Task:
A verbatim copy of the entries is the required answer.

Data records
========================================
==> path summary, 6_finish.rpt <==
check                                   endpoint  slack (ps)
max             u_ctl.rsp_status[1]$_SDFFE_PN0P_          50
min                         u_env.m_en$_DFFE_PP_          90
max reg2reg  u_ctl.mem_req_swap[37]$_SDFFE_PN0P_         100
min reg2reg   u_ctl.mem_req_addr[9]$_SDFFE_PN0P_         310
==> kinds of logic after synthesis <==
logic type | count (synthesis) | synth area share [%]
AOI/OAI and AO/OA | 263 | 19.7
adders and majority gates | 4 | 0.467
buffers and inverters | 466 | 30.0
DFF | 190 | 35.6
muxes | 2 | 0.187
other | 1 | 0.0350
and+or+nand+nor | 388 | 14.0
[config.mk]
export PLATFORM = sky130hd
export DESIGN_NAME = prio_irq_ctrl
export DESIGN_NICKNAME = d
export VERILOG_FILES = /design/src/rtl/pic_pkg.sv /design/src/rtl/pic_regs.sv /design/src/rtl/pic_arbiter.sv /design/src/rtl/pic_nest.sv /design/src/rtl/prio_irq_ctrl.sv
export SDC_FILE = /design/constraint.sdc
export NUM_CORES = 1
export LEC_CHECK = 0
export CELL_PAD_IN_SITES_DETAIL_PLACEMENT = 1
export CELL_PAD_IN_SITES_GLOBAL_PLACEMENT = 1
export CORE_ASPECT_RATIO = 0.6
export CORE_MARGIN = 2
export CORE_UTILIZATION = 40
export DETAILED_ROUTE_END_ITERATION = 10
export DONT_BUFFER_PORTS = 1
export PLACE_DENSITY_LB_ADDON = 0.1
export SYNTH_ARGS = -nofsm -noshare
export SYNTH_HDL_FRONTEND = slang
export SYNTH_SLANG_ARGS = --single-unit
[constraint.sdc]
create_clock -name clk -period 119.9 [get_ports clk]
set_clock_uncertainty 0.2 [all_clocks]
set_input_delay 5.995 -clock clk [delete_from_list [all_inputs] [get_ports clk]]
set_output_delay 5.995 -clock clk [all_outputs]
set_load 0.05 [all_outputs]
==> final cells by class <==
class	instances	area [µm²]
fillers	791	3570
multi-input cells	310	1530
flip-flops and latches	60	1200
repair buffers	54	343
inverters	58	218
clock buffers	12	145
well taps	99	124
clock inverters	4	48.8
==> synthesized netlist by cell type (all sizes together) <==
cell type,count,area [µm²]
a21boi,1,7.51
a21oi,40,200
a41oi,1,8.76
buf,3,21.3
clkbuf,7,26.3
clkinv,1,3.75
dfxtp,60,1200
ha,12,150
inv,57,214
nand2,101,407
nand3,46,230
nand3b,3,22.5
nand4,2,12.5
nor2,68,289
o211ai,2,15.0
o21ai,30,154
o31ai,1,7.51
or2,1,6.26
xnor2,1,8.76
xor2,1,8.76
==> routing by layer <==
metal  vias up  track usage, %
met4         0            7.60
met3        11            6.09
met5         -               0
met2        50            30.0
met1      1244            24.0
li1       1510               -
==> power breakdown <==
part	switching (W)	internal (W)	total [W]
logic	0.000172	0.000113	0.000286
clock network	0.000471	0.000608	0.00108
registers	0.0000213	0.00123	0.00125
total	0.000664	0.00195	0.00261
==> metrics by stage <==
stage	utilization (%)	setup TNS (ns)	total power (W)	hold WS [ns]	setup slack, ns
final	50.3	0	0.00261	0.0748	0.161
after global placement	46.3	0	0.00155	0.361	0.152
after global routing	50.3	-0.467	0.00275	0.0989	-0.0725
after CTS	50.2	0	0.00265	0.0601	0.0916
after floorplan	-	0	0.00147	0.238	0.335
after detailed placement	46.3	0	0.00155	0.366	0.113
==> src/rtl/tmr_insync.sv <==
module tmr_insync #(
  parameter int W      = 4,
  parameter int FALL_W = 2,
  parameter int STAGES = 2
) (
  input  logic              clk,
  input  logic              rst_n,
  input  logic [W-1:0]      pin_i,
  output logic [W-1:0]      lvl_o,
  output logic [FALL_W-1:0] fall_o
);

  logic [W-1:0]      chain_q [STAGES];
  logic [FALL_W-1:0] prev_q;

  always_ff @(posedge clk or negedge rst_n) begin
    if (!rst_n) begin
      for (int s = 0; s < STAGES; s++) chain_q[s] <= '0;
      prev_q <= '0;
    end else begin
      chain_q[0] <= pin_i;
      for (int s = 1; s < STAGES; s++) chain_q[s] <= chain_q[s-1];
      prev_q <= chain_q[STAGES-1][FALL_W-1:0];
    end
  end

  assign lvl_o  = chain_q[STAGES-1];
  assign fall_o = prev_q & ~chain_q[STAGES-1][FALL_W-1:0];

endmodule
===== src/rtl/lift_dp.sv =====
module lift_dp
  import lift_pkg::*;
#(
  parameter int SAMPLE_W  = 16,
  parameter int FRAME_LEN = 16,
  localparam int WORD_W = SAMPLE_W + 2,
  localparam int SUM_W  = WORD_W + 5,
  localparam int IDXW   = $clog2(FRAME_LEN)
) (
  input  logic                     clk,
  input  logic                     rstN,
  input  liftStrobe_t              strobes,
  input  logic [IDXW-1:0]          idx,
  input  logic signed [WORD_W-1:0] inData,
  output logic signed [WORD_W-1:0] outData
);
  logic signed [WORD_W-1:0] frameMem [FRAME_LEN];
  logic signed [WORD_W-1:0] cur, nearL, nearR, farL, farR;
  logic signed [SUM_W-1:0]  pairNear, pairFar, scaled, pred, full;

  function automatic logic [IDXW-1:0] mirrorIdx(input int pos);
    int m;
    if (pos < 0) m = -pos;
    else if (pos > FRAME_LEN - 1) m = 2 * (FRAME_LEN - 1) - pos;
    else m = pos;
    return IDXW'(m);
  endfunction

  always_ff @(posedge clk) begin
    if (strobes.wrEn) frameMem[idx] <= inData;
  end

  always_comb begin
    cur      = frameMem[idx];
    nearL    = frameMem[mirrorIdx(int'(idx) - 1)];
    nearR    = frameMem[mirrorIdx(int'(idx) + 1)];
    farL     = frameMem[mirrorIdx(int'(idx) - 3)];
    farR     = frameMem[mirrorIdx(int'(idx) + 3)];
    pairNear = SUM_W'(nearL) + SUM_W'(nearR);
    pairFar  = SUM_W'(farL) + SUM_W'(farR);
    scaled   = (pairNear <<< 3) + pairNear - pairFar + SUM_W'(8);
    pred     = scaled >>> 4;
    full     = strobes.invert ? SUM_W'(cur) + pred : SUM_W'(cur) - pred;
    outData  = idx[0] ? full[WORD_W-1:0] : cur;
  end

  // coarse words emitted stay inside the sample range
  assert_even_range_R2: assert property (@(posedge clk) disable iff (!rstN)
    (strobes.emit && !idx[0]) |->
      (outData >= -(2 ** (SAMPLE_W - 1)) && outData < 2 ** (SAMPLE_W - 1)));
  // the corrected odd word fits the port width
  assert_no_overflow_R3: assert property (@(posedge clk) disable iff (!rstN)
    (strobes.emit && idx[0]) |-> (full == SUM_W'(outData)));
endmodule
========================================
Answer for this exercise:
==> path summary, 6_finish.rpt <==
check                                   endpoint  slack (ps)
max             u_ctl.rsp_status[1]$_SDFFE_PN0P_          50
min                         u_env.m_en$_DFFE_PP_          90
max reg2reg  u_ctl.mem_req_swap[37]$_SDFFE_PN0P_         100
min reg2reg   u_ctl.mem_req_addr[9]$_SDFFE_PN0P_         310
==> kinds of logic after synthesis <==
logic type | count (synthesis) | synth area share [%]
AOI/OAI and AO/OA | 263 | 19.7
adders and majority gates | 4 | 0.467
buffers and inverters | 466 | 30.0
DFF | 190 | 35.6
muxes | 2 | 0.187
other | 1 | 0.0350
and+or+nand+nor | 388 | 14.0
[config.mk]
export PLATFORM = sky130hd
export DESIGN_NAME = prio_irq_ctrl
export DESIGN_NICKNAME = d
export VERILOG_FILES = /design/src/rtl/pic_pkg.sv /design/src/rtl/pic_regs.sv /design/src/rtl/pic_arbiter.sv /design/src/rtl/pic_nest.sv /design/src/rtl/prio_irq_ctrl.sv
export SDC_FILE = /design/constraint.sdc
export NUM_CORES = 1
export LEC_CHECK = 0
export CELL_PAD_IN_SITES_DETAIL_PLACEMENT = 1
export CELL_PAD_IN_SITES_GLOBAL_PLACEMENT = 1
export CORE_ASPECT_RATIO = 0.6
export CORE_MARGIN = 2
export CORE_UTILIZATION = 40
export DETAILED_ROUTE_END_ITERATION = 10
export DONT_BUFFER_PORTS = 1
export PLACE_DENSITY_LB_ADDON = 0.1
export SYNTH_ARGS = -nofsm -noshare
export SYNTH_HDL_FRONTEND = slang
export SYNTH_SLANG_ARGS = --single-unit
[constraint.sdc]
create_clock -name clk -period 119.9 [get_ports clk]
set_clock_uncertainty 0.2 [all_clocks]
set_input_delay 5.995 -clock clk [delete_from_list [all_inputs] [get_ports clk]]
set_output_delay 5.995 -clock clk [all_outputs]
set_load 0.05 [all_outputs]
==> final cells by class <==
class	instances	area [µm²]
fillers	791	3570
multi-input cells	310	1530
flip-flops and latches	60	1200
repair buffers	54	343
inverters	58	218
clock buffers	12	145
well taps	99	124
clock inverters	4	48.8
==> synthesized netlist by cell type (all sizes together) <==
cell type,count,area [µm²]
a21boi,1,7.51
a21oi,40,200
a41oi,1,8.76
buf,3,21.3
clkbuf,7,26.3
clkinv,1,3.75
dfxtp,60,1200
ha,12,150
inv,57,214
nand2,101,407
nand3,46,230
nand3b,3,22.5
nand4,2,12.5
nor2,68,289
o211ai,2,15.0
o21ai,30,154
o31ai,1,7.51
or2,1,6.26
xnor2,1,8.76
xor2,1,8.76
==> routing by layer <==
metal  vias up  track usage, %
met4         0            7.60
met3        11            6.09
met5         -               0
met2        50            30.0
met1      1244            24.0
li1       1510               -
==> power breakdown <==
part	switching (W)	internal (W)	total [W]
logic	0.000172	0.000113	0.000286
clock network	0.000471	0.000608	0.00108
registers	0.0000213	0.00123	0.00125
total	0.000664	0.00195	0.00261
==> metrics by stage <==
stage	utilization (%)	setup TNS (ns)	total power (W)	hold WS [ns]	setup slack, ns
final	50.3	0	0.00261	0.0748	0.161
after global placement	46.3	0	0.00155	0.361	0.152
after global routing	50.3	-0.467	0.00275	0.0989	-0.0725
after CTS	50.2	0	0.00265	0.0601	0.0916
after floorplan	-	0	0.00147	0.238	0.335
after detailed placement	46.3	0	0.00155	0.366	0.113
==> src/rtl/tmr_insync.sv <==
module tmr_insync #(
  parameter int W      = 4,
  parameter int FALL_W = 2,
  parameter int STAGES = 2
) (
  input  logic              clk,
  input  logic              rst_n,
  input  logic [W-1:0]      pin_i,
  output logic [W-1:0]      lvl_o,
  output logic [FALL_W-1:0] fall_o
);

  logic [W-1:0]      chain_q [STAGES];
  logic [FALL_W-1:0] prev_q;

  always_ff @(posedge clk or negedge rst_n) begin
    if (!rst_n) begin
      for (int s = 0; s < STAGES; s++) chain_q[s] <= '0;
      prev_q <= '0;
    end else begin
      chain_q[0] <= pin_i;
      for (int s = 1; s < STAGES; s++) chain_q[s] <= chain_q[s-1];
      prev_q <= chain_q[STAGES-1][FALL_W-1:0];
    end
  end

  assign lvl_o  = chain_q[STAGES-1];
  assign fall_o = prev_q & ~chain_q[STAGES-1][FALL_W-1:0];

endmodule
===== src/rtl/lift_dp.sv =====
module lift_dp
  import lift_pkg::*;
#(
  parameter int SAMPLE_W  = 16,
  parameter int FRAME_LEN = 16,
  localparam int WORD_W = SAMPLE_W + 2,
  localparam int SUM_W  = WORD_W + 5,
  localparam int IDXW   = $clog2(FRAME_LEN)
) (
  input  logic                     clk,
  input  logic                     rstN,
  input  liftStrobe_t              strobes,
  input  logic [IDXW-1:0]          idx,
  input  logic signed [WORD_W-1:0] inData,
  output logic signed [WORD_W-1:0] outData
);
  logic signed [WORD_W-1:0] frameMem [FRAME_LEN];
  logic signed [WORD_W-1:0] cur, nearL, nearR, farL, farR;
  logic signed [SUM_W-1:0]  pairNear, pairFar, scaled, pred, full;

  function automatic logic [IDXW-1:0] mirrorIdx(input int pos);
    int m;
    if (pos < 0) m = -pos;
    else if (pos > FRAME_LEN - 1) m = 2 * (FRAME_LEN - 1) - pos;
    else m = pos;
    return IDXW'(m);
  endfunction

  always_ff @(posedge clk) begin
    if (strobes.wrEn) frameMem[idx] <= inData;
  end

  always_comb begin
    cur      = frameMem[idx];
    nearL    = frameMem[mirrorIdx(int'(idx) - 1)];
    nearR    = frameMem[mirrorIdx(int'(idx) + 1)];
    farL     = frameMem[mirrorIdx(int'(idx) - 3)];
    farR     = frameMem[mirrorIdx(int'(idx) + 3)];
    pairNear = SUM_W'(nearL) + SUM_W'(nearR);
    pairFar  = SUM_W'(farL) + SUM_W'(farR);
    scaled   = (pairNear <<< 3) + pairNear - pairFar + SUM_W'(8);
    pred     = scaled >>> 4;
    full     = strobes.invert ? SUM_W'(cur) + pred : SUM_W'(cur) - pred;
    outData  = idx[0] ? full[WORD_W-1:0] : cur;
  end

  // coarse words emitted stay inside the sample range
  assert_even_range_R2: assert property (@(posedge clk) disable iff (!rstN)
    (strobes.emit && !idx[0]) |->
      (outData >= -(2 ** (SAMPLE_W - 1)) && outData < 2 ** (SAMPLE_W - 1)));
  // the corrected odd word fits the port width
  assert_no_overflow_R3: assert property (@(posedge clk) disable iff (!rstN)
    (strobes.emit && idx[0]) |-> (full == SUM_W'(outData)));
endmodule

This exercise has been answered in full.